I know it’s in my nature to be prone to the odd hissy fit. Since infancy, I bashed my head on the floor from frustration, and have been bashing my head against various metaphorical brick walls ever since. I know myself that I am highly strung (like a racehorse, I tell myself,) but it’s more like the frustrated, weepy, inward looking anger of the semi powerless – the child inside.
It’s also probably genetic, to a degree. My maternal grandfather had a temper, by all accounts, as did my father (now estranged) and my mum can huff and puff a house down when things don’t go her way. And then came Jonah.
Jonah came out blue and bleating after a difficult birth, and has howled consistently ever since. To begin with, my only weapon against this battery of noise was to stick my tit in his mouth and hope for the best. But as time went on, this method failed to deliver the required results.
As his approached two, he would give as good as he got at regular intervals throughout the night, and sleep deprived and pregnant with Ava, I gave up going in. But when I woke him in the morning, it would start all over again. Like all toddlers, he could shriek over the trivial, but with Jonah, the shrieking could be incessant, over things that seemed out of proportion even to the infant sense of logic.

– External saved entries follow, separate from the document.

<file path="src/rtl/sd_init_pkg.sv">
package sd_init_pkg;

    localparam logic [31:0] OCR_QUERY_ARG = 32'h0010_0000;
    localparam logic [31:0] SWITCH_ARG    = 32'h80FF_FFEF;
    localparam logic [31:0] BLOCK_LEN_ARG = 32'd512;
    localparam logic [31:0] WIDE_BUS_ARG  = 32'd2;

    typedef enum logic [1:0] {
        RT_NONE  = 2'd0,
        RT_SHORT = 2'd1,
        RT_LONG  = 2'd2,
        RT_OCR   = 2'd3
    } rsp_kind_e;

    // Order is the bring-up order; next_step relies on it.
    typedef enum logic [3:0] {
        ST_GO_IDLE  = 4'd0,
        ST_APP_OCR  = 4'd1,
        ST_OCR      = 4'd2,
        ST_CID      = 4'd3,
        ST_ADDR     = 4'd4,
        ST_CSD      = 4'd5,
        ST_SELECT   = 4'd6,
        ST_APP_BUS  = 4'd7,
        ST_BUS      = 4'd8,
        ST_BLKLEN   = 4'd9,
        ST_SWITCH   = 4'd10
    } step_e;

    typedef enum logic [2:0] {
        PH_IDLE  = 3'd0,
        PH_ISSUE = 3'd1,
        PH_WAIT  = 3'd2,
        PH_EVAL  = 3'd3,
        PH_DATA  = 3'd4,
        PH_READY = 3'd5,
        PH_FAIL  = 3'd6
    } phase_e;

    typedef struct packed {
        logic [5:0]  index;
        logic [31:0] arg;
        rsp_kind_e   kind;
    } sd_cmd_t;

    function automatic sd_cmd_t cmd_for(step_e s, logic [15:0] rca);
        sd_cmd_t     c;
        logic [31:0] addr_arg;
        addr_arg = {rca, 16'h0000};
        c.index  = 6'd0;
        c.arg    = 32'd0;
        c.kind   = RT_NONE;
        case (s)
            ST_APP_OCR, ST_APP_BUS: begin
                c.index = 6'd55; c.arg = addr_arg; c.kind = RT_SHORT;
            end
            ST_OCR: begin
                c.index = 6'd41; c.arg = OCR_QUERY_ARG; c.kind = RT_OCR;
            end
            ST_CID: begin
                c.index = 6'd2; c.kind = RT_LONG;
            end
            ST_ADDR: begin
                c.index = 6'd3; c.kind = RT_SHORT;
            end
            ST_CSD: begin
                c.index = 6'd9; c.arg = addr_arg; c.kind = RT_LONG;
            end
            ST_SELECT: begin
                c.index = 6'd7; c.arg = addr_arg; c.kind = RT_SHORT;
            end
            ST_BUS: begin
                c.index = 6'd6; c.arg = addr_arg | WIDE_BUS_ARG; c.kind = RT_SHORT;
            end
            ST_BLKLEN: begin
                c.index = 6'd16; c.arg = BLOCK_LEN_ARG; c.kind = RT_SHORT;
            end
            ST_SWITCH: begin
                c.index = 6'd6; c.arg = SWITCH_ARG; c.kind = RT_SHORT;
            end
            default: begin
                c.index = 6'd0;
            end
        endcase
        return c;
    endfunction

    function automatic logic is_prefix(step_e s);
        return (s == ST_APP_OCR) || (s == ST_APP_BUS);
    endfunction

    function automatic logic follows_prefix(step_e s);
        return (s == ST_OCR) || (s == ST_BUS);
    endfunction

    function automatic step_e next_step(step_e s);
        return step_e'(s + 4'd1);
    endfunction

endpackage

</file>
<file path="src/rtl/sd_step_counter.sv">
module sd_step_counter #(
    parameter int  LIMIT = 4,
    localparam int CW    = (LIMIT > 1) ? $clog2(LIMIT) : 1
) (
    input  logic clk,
    input  logic rst,
    input  logic clr,
    input  logic inc,
    output logic at_last
);

    logic [CW-1:0] cnt;

    assign at_last = (cnt == CW'(LIMIT - 1));

    always_ff @(posedge clk) begin
        if (rst || clr) begin
            cnt <= '0;
        end else if (inc && !at_last) begin
            cnt <= cnt + 1'b1;
        end
    end


    count_range_chk: assert property (@(posedge clk) disable iff (rst)
        cnt <= CW'(LIMIT - 1));

endmodule

</file>
<file path="src/rtl/sd_rsp_collect.sv">
module sd_rsp_collect #(
    parameter int  WORD_W    = 32,
    parameter int  MAX_WORDS = 4,
    localparam int CNT_W     = $clog2(MAX_WORDS + 1),
    localparam int ACC_W     = WORD_W * MAX_WORDS
) (
    input  logic              clk,
    input  logic              rst,
    input  logic              clear,
    input  logic              en,
    input  logic [CNT_W-1:0]  need,
    input  logic              word_valid,
    input  logic [WORD_W-1:0] word,
    input  logic              word_err,
    output logic              last,
    output logic              err_seen,
    output logic [ACC_W-1:0]  value
);

    logic [CNT_W-1:0] cnt;
    logic             take;
    logic [ACC_W-1:0] shifted;

    assign take = en && word_valid;
    assign last = take && (cnt == need - 1'b1);

    generate
        if (MAX_WORDS > 1) begin : g_shift
            assign shifted = {value[ACC_W-WORD_W-1:0], word};
        end else begin : g_single
            assign shifted = word;
        end
    endgenerate

    always_ff @(posedge clk) begin
        if (rst || clear) begin
            cnt      <= '0;
            err_seen <= 1'b0;
            value    <= '0;
        end else if (take) begin
            cnt      <= cnt + 1'b1;
            err_seen <= err_seen | word_err;
            value    <= shifted;
        end
    end


    words_bound_chk: assert property (@(posedge clk) disable iff (rst)
        en |-> (cnt < need));

endmodule

</file>
<file path="src/rtl/sd_card_init.sv">
module sd_card_init
    import sd_init_pkg::*;
#(
    parameter int WORD_W      = 32,
    parameter int CMD_RETRIES = 3,
    parameter int OCR_TRIES   = 1000,
    parameter int BLOCK_BYTES = 512,
    parameter int DATA_W      = 32
) (
    input  logic              clk,
    input  logic              rst,
    input  logic              start,
    input  logic              multi_bank,
    output logic              cmd_valid,
    input  logic              cmd_ready,
    output logic [5:0]        cmd_index,
    output logic [31:0]       cmd_arg,
    output logic [1:0]        cmd_rtype,
    input  logic              rsp_valid,
    input  logic [WORD_W-1:0] rsp_word,
    input  logic              rsp_err,
    input  logic              dat_valid,
    output logic [15:0]       rca,
    output logic [127:0]      csd,
    output logic              ready,
    output logic              failed
);

    localparam int SHORT_WORDS = 32 / WORD_W;
    localparam int LONG_WORDS  = 128 / WORD_W;
    localparam int NEED_W      = $clog2(LONG_WORDS + 1);
    localparam int BLOCK_WORDS = BLOCK_BYTES * 8 / DATA_W;

    phase_e        phase;
    step_e         step;
    logic [15:0]   rca_q;
    logic [127:0]  csd_q;
    sd_cmd_t       cur;

    logic              start_ok;
    logic              eval;
    logic [NEED_W-1:0] need;
    logic              rsp_last;
    logic              rsp_bad;
    logic [127:0]      rsp_value;
    logic [31:0]       short_rsp;
    logic              ocr_busy;
    logic              retry_last;
    logic              ocr_last;
    logic              data_last_word;

    assign cur       = cmd_for(step, rca_q);
    assign cmd_valid = (phase == PH_ISSUE);
    assign cmd_index = cur.index;
    assign cmd_arg   = cur.arg;
    assign cmd_rtype = cur.kind;
    assign rca       = rca_q;
    assign csd       = csd_q;
    assign ready     = (phase == PH_READY);
    assign failed    = (phase == PH_FAIL);

    assign start_ok  = start && (phase == PH_IDLE || phase == PH_READY || phase == PH_FAIL);
    assign eval      = (phase == PH_EVAL);
    assign short_rsp = rsp_value[31:0];
    assign ocr_busy  = eval && !rsp_bad && (step == ST_OCR)
                     && (short_rsp != 32'd0) && !short_rsp[31];

    always_comb begin
        case (cur.kind)
            RT_NONE: need = '0;
            RT_LONG: need = NEED_W'(LONG_WORDS);
            default: need = NEED_W'(SHORT_WORDS);
        endcase
    end

    sd_rsp_collect #(
        .WORD_W    (WORD_W),
        .MAX_WORDS (LONG_WORDS)
    ) u_collect (
        .clk        (clk),
        .rst        (rst),
        .clear      (phase == PH_ISSUE),
        .en         (phase == PH_WAIT),
        .need       (need),
        .word_valid (rsp_valid),
        .word       (rsp_word),
        .word_err   (rsp_err),
        .last       (rsp_last),
        .err_seen   (rsp_bad),
        .value      (rsp_value)
    );

    sd_step_counter #(.LIMIT(CMD_RETRIES + 1)) u_retry (
        .clk     (clk),
        .rst     (rst),
        .clr     (start_ok || (eval && !rsp_bad && !is_prefix(step))),
        .inc     (eval && rsp_bad),
        .at_last (retry_last)
    );

    sd_step_counter #(.LIMIT(OCR_TRIES)) u_ocr (
        .clk     (clk),
        .rst     (rst),
        .clr     (start_ok),
        .inc     (ocr_busy),
        .at_last (ocr_last)
    );

    sd_step_counter #(.LIMIT(BLOCK_WORDS)) u_data (
        .clk     (clk),
        .rst     (rst),
        .clr     (phase != PH_DATA),
        .inc     ((phase == PH_DATA) && dat_valid),
        .at_last (data_last_word)
    );

    always_ff @(posedge clk) begin
        if (rst) begin
            phase <= PH_IDLE;
            step  <= ST_GO_IDLE;
            rca_q <= '0;
            csd_q <= '0;
        end else begin
            case (phase)
                PH_IDLE, PH_READY, PH_FAIL: begin
                    if (start) begin
                        phase <= PH_ISSUE;
                        step  <= ST_GO_IDLE;
                        rca_q <= '0;
                        csd_q <= '0;
                    end
                end
                PH_ISSUE: begin
                    if (cmd_ready) begin
                        phase <= (cur.kind == RT_NONE) ? PH_EVAL : PH_WAIT;
                    end
                end
                PH_WAIT: begin
                    if (rsp_last) begin
                        phase <= PH_EVAL;
                    end
                end
                PH_EVAL: begin
                    if (rsp_bad) begin
                        if (retry_last) begin
                            phase <= PH_FAIL;
                        end else begin
                            phase <= PH_ISSUE;
                            if (follows_prefix(step)) begin
                                step <= step_e'(step - 4'd1);
                            end
                        end
                    end else begin
                        case (step)
                            ST_OCR: begin
                                if (short_rsp == 32'd0) begin
                                    phase <= PH_FAIL;
                                end else if (!short_rsp[31]) begin
                                    if (ocr_last) begin
                                        phase <= PH_FAIL;
                                    end else begin
                                        phase <= PH_ISSUE;
                                        step  <= ST_GO_IDLE;
                                    end
                                end else begin
                                    phase <= PH_ISSUE;
                                    step  <= ST_CID;
                                end
                            end
                            ST_ADDR: begin
                                rca_q <= short_rsp[31:16];
                                phase <= PH_ISSUE;
                                step  <= next_step(step);
                            end
                            ST_CSD: begin
                                csd_q <= rsp_value;
                                phase <= PH_ISSUE;
                                step  <= next_step(step);
                            end
                            ST_BLKLEN: begin
                                if (multi_bank) begin
                                    phase <= PH_ISSUE;
                                    step  <= ST_SWITCH;
                                end else begin
                                    phase <= PH_READY;
                                end
                            end
                            ST_SWITCH: begin
                                phase <= PH_DATA;
                            end
                            default: begin
                                phase <= PH_ISSUE;
                                step  <= next_step(step);
                            end
                        endcase
                    end
                end
                PH_DATA: begin
                    if (dat_valid && data_last_word) begin
                        phase <= PH_READY;
                    end
                end
                default: phase <= PH_IDLE;
            endcase
        end
    end


    cmd_hold_chk: assert property (@(posedge clk) disable iff (rst)
        cmd_valid && !cmd_ready |=> cmd_valid && $stable(cmd_index)
                                  && $stable(cmd_arg) && $stable(cmd_rtype));


    rca_source_chk: assert property (@(posedge clk) disable iff (rst)
        !$stable(rca) |-> $past(start) || ($past(cmd_index) == 6'd3));


    csd_source_chk: assert property (@(posedge clk) disable iff (rst)
        !$stable(csd) |-> $past(start) || ($past(cmd_index) == 6'd9));


    ready_single_chk: assert property (@(posedge clk) disable iff (rst)
        $rose(ready) && !$past(phase == PH_DATA)
            |-> ($past(cmd_index) == 6'd16) && !$past(multi_bank));


    ready_block_chk: assert property (@(posedge clk) disable iff (rst)
        $rose(ready) && $past(phase == PH_DATA) |-> $past(dat_valid));


    fail_sticky_chk: assert property (@(posedge clk) disable iff (rst)
        failed && !start |=> failed);

endmodule

</file>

The shrieking gave way to grumping and still, to this day, aged seven, he can wind up his roar, given badly informed routine changes or inadequate warning or simply asking him to do something he doesn’t want to do.
I’m not going to get into the whys and the wherefores. I’m sure parental mismanagement contributed to the tantrums as much as Jonah’s own perceptions of the world, whatever those might be. But in the process of trying to alleviate both Jonah’s – and my own – suffering, I became a tantrum expert.
My management style operated on much the same lines as the CBT I had received after Ava showed up, and I fell off the cliff for the first time.
I would simply stop enabling Jonah’s tantrums. I refused to engage with them. I wasn’t cruel or neglectful, I simply ignored them until he had calmed down, then gave him a hug. For the most part, it was a strategy that continues to work to this day. I spend a lot of time actively not paying attention to my son. But when he’s being reasonable, I will give him as much as I’ve got. It’s a simple trick, and it’s not always easy when he’s bringing the house down.
But I would just like to point out the orders of magnitude of patience this strategy entails. So the next person who points out that I’m ‘aggressive’ can expect to feel my wrath. Now if only I could apply the same tactics at work.